#### GIVEN ENTRIES:
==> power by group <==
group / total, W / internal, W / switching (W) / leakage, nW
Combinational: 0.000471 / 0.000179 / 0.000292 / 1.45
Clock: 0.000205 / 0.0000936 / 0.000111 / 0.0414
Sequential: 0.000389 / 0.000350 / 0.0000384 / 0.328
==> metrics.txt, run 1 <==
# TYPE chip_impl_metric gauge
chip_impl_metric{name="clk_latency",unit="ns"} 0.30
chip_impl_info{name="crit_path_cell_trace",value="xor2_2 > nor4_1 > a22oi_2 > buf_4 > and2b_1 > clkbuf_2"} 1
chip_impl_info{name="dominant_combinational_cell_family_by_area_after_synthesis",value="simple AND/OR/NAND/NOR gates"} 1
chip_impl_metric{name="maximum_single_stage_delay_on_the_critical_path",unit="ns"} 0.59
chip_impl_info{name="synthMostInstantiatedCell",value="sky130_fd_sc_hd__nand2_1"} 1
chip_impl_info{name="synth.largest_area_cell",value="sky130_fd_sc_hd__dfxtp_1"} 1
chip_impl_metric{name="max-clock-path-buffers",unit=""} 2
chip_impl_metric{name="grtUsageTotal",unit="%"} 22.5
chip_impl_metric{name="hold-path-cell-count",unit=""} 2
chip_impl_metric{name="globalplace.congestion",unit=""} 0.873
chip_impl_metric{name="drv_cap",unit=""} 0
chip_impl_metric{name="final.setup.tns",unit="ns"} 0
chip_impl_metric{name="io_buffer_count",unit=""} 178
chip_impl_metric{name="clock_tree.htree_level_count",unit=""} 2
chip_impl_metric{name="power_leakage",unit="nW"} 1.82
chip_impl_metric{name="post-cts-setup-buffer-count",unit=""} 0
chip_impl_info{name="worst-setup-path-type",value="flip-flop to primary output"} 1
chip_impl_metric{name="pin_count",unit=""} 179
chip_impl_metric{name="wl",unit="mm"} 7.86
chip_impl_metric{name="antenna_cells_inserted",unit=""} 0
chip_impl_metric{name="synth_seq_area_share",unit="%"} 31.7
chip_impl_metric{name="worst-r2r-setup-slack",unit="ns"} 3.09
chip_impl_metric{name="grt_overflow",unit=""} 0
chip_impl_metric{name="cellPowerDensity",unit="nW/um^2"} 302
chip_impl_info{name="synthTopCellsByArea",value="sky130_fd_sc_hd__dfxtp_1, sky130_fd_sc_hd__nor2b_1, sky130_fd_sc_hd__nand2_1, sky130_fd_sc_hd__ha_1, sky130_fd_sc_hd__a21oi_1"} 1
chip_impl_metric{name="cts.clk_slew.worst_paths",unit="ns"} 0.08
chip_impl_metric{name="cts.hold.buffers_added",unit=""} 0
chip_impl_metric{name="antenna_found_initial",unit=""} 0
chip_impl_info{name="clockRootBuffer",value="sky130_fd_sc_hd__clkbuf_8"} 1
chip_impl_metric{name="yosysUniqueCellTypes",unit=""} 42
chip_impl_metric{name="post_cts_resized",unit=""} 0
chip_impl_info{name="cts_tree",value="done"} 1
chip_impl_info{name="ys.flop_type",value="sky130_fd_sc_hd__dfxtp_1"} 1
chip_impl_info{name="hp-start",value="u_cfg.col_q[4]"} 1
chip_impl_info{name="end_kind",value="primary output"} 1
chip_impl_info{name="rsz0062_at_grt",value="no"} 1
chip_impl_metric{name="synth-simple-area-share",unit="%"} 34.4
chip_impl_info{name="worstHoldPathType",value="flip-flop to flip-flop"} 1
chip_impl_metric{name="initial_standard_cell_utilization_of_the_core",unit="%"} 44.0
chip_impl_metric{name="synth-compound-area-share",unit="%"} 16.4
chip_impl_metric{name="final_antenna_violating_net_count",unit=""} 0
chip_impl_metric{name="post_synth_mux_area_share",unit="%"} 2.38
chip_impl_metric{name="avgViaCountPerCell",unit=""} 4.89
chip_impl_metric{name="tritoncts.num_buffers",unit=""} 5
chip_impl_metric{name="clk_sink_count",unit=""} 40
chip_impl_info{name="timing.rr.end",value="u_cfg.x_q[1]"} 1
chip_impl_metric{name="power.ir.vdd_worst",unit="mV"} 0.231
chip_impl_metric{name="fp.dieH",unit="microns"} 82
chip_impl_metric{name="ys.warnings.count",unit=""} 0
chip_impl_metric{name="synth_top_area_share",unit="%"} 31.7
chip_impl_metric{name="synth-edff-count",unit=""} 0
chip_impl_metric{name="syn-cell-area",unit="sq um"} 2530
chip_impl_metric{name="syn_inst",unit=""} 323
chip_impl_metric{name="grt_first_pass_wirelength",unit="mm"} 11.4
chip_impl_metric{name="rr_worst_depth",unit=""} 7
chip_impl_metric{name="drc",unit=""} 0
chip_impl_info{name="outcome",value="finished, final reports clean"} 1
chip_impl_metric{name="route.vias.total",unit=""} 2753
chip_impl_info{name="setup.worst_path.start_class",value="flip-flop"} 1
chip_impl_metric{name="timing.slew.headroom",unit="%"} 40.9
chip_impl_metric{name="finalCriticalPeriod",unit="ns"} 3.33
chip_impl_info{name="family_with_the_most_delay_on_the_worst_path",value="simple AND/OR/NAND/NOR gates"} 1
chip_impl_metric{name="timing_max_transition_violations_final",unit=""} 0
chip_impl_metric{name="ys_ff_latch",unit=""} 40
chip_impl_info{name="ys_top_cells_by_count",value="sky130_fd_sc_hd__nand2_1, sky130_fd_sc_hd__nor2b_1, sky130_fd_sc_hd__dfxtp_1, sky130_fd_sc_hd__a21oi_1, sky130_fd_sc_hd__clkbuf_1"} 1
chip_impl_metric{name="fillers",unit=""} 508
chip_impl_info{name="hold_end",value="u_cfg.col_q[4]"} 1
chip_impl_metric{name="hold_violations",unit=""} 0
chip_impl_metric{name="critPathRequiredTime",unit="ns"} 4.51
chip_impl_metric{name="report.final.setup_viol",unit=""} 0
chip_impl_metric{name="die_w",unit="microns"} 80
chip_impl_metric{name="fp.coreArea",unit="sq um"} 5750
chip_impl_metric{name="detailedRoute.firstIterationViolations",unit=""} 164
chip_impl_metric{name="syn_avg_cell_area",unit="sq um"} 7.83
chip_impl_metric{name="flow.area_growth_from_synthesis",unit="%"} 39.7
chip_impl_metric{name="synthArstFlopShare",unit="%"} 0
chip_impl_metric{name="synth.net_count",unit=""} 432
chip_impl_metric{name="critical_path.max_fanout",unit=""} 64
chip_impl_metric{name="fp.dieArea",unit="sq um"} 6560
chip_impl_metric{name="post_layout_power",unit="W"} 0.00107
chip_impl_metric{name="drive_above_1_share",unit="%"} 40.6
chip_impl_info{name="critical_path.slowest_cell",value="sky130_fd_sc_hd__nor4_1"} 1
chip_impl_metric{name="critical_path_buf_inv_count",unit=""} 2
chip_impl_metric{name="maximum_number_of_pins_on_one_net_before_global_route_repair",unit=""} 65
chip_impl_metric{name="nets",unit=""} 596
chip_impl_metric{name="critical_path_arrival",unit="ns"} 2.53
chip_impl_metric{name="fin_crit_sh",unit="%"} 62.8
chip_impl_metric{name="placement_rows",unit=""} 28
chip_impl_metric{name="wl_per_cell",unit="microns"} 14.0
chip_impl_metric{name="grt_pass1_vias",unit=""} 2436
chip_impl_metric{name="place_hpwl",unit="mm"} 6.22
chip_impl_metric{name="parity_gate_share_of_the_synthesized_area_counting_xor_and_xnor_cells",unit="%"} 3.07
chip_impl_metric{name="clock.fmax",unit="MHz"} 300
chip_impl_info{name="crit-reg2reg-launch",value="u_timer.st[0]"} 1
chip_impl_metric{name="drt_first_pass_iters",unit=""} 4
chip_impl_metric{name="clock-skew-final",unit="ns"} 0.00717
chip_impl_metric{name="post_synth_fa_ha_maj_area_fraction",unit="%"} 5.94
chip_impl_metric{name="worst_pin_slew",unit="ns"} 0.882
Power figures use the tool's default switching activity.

---

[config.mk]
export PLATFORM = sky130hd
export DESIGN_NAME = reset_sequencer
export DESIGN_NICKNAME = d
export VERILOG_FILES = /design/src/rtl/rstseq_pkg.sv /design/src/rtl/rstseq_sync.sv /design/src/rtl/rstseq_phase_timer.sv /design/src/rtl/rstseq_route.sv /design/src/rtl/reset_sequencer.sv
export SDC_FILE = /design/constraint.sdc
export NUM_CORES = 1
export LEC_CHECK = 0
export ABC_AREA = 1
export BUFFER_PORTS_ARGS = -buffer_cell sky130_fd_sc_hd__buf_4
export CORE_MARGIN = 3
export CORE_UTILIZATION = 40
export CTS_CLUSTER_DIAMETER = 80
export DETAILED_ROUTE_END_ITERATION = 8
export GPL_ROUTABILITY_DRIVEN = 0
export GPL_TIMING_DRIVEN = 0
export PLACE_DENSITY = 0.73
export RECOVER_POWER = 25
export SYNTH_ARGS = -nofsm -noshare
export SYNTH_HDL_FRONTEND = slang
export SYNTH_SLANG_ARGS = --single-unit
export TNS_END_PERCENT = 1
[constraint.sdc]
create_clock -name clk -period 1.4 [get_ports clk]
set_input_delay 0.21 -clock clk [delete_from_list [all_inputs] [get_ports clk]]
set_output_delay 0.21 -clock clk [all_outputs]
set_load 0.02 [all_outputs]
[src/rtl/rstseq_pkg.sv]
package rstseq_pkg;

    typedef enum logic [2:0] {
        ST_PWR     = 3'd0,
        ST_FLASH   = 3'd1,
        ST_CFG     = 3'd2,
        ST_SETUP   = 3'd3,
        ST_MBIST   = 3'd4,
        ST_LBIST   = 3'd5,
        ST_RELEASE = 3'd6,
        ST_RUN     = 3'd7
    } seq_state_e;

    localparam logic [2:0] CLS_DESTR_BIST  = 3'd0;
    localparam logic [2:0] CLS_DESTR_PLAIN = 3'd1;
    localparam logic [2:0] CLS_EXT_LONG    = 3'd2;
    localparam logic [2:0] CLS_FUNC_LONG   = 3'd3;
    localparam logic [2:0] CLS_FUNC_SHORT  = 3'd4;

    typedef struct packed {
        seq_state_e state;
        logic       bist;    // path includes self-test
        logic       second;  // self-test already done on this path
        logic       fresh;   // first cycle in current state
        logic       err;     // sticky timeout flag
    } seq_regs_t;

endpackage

#### REQUIRED ACTION:
Where a line in the material contains "flip", copy that line.

#### SOLUTION TO THIS PROBLEM:
chip_impl_info{name="worst-setup-path-type",value="flip-flop to primary output"} 1
chip_impl_info{name="worstHoldPathType",value="flip-flop to flip-flop"} 1
chip_impl_info{name="setup.worst_path.start_class",value="flip-flop"} 1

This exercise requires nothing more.